The second query internal_rank2 compares the current row's rank to the rank of the preceding tuple when ordered by the LHS.
Finally, we take the min of this column, where a negative value indicates that a larger value followed a smaller one.
This approach avoids materializing a large result set, but requires to order the entire table once per OD RHS (including permutations) and additionally by the LHS.
It can be chosen by passing --od-strategy query_rank.
Even though we sort multiple times, it was faster than the checker-based solution for a valid OD on a large table (with only two permutations).
The ranks are only a helper to facilitate OD candidates on non-numeric columns or with multiple columns, where the DB performs the lexicograhical ordering. Instead, we could perform the lexicograhical comparisons for the candidates ourselves. By using case statements, we avoid sorting multiple times and compare the values directly:
SELECT min(valid_d_year_d_moy_d_dom),
min(valid_d_moy_d_year_d_dom)
FROM (SELECT CASE WHEN d_year IS NULL OR d_moy IS NULL OR d_dom IS NULL
OR (d_year < prev_d_year)
OR (d_year = prev_d_year AND d_moy < prev_d_moy)

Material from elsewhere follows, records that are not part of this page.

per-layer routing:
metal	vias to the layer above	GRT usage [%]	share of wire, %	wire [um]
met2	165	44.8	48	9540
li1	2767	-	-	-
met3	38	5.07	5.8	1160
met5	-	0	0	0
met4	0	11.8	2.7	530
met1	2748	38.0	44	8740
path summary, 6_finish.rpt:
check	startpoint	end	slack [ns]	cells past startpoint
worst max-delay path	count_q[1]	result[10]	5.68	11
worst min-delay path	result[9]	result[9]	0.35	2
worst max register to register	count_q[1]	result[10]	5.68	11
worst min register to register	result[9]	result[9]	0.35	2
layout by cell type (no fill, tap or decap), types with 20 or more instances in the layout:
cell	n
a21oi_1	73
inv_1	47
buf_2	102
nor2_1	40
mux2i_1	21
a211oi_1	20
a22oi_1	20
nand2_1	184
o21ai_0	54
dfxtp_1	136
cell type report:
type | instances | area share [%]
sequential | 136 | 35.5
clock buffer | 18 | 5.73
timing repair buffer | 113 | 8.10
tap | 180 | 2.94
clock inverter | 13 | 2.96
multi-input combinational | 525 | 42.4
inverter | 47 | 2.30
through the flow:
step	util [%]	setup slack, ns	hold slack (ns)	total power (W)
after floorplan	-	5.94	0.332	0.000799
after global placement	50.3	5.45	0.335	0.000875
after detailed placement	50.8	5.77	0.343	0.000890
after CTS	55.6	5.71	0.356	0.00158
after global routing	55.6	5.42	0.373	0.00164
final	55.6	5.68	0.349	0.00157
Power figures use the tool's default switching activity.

OR (d_year = prev_d_year AND d_moy = prev_d_moy AND d_dom < prev_d_dom)
THEN -1
ELSE 0
END AS valid_d_year_d_moy_d_dom,
CASE WHEN d_moy IS NULL OR d_year IS NULL OR d_dom IS NULL
OR (d_moy < prev_d_moy)
OR (d_moy = prev_d_moy AND d_year < prev_d_year)

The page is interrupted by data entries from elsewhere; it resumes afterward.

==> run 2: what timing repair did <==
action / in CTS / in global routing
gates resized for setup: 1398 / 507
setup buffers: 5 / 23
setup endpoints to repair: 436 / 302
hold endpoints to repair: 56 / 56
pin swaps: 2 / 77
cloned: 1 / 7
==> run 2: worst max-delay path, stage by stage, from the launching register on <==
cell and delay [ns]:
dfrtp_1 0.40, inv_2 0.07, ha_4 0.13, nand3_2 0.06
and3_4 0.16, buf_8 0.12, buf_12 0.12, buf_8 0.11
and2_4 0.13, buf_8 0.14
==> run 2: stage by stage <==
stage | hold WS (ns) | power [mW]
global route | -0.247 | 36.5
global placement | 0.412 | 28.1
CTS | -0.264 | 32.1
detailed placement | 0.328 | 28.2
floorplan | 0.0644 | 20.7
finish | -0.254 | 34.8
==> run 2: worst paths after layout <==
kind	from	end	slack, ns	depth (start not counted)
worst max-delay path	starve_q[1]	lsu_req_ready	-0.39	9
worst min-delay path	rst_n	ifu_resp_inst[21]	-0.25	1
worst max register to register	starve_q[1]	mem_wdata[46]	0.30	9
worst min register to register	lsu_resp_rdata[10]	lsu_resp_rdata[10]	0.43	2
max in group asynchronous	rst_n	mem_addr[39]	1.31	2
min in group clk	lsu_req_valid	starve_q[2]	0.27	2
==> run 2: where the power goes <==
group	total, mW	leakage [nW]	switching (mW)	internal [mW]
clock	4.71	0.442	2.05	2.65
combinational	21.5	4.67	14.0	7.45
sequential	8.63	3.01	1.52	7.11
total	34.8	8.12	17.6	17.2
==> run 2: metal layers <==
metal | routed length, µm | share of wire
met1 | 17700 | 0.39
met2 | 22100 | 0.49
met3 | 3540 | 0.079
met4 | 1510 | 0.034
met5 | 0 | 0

OR (d_moy = prev_d_moy AND d_year = prev_d_year AND d_dom < prev_d_dom)
THEN -1
ELSE 0
END AS valid_d_moy_d_year_d_dom
FROM (SELECT d_year, d_moy, d_dom,
lag(d_year) OVER (ORDER BY d_date_sk) AS prev_d_year,
lag(d_moy) OVER (ORDER BY d_date_sk) AS prev_d_moy,
lag(d_dom) OVER (ORDER BY d_date_sk) AS prev_d_dom
FROM date_dim
) internal_get_prev
) internal_compare;Intuitively, evaluating these case statements should be also not cheap on larger tables. For our sample data, this approach was the fastest. Thus, this approach is the current default OD validation strategy. However, we did not have may permutations in our experiments.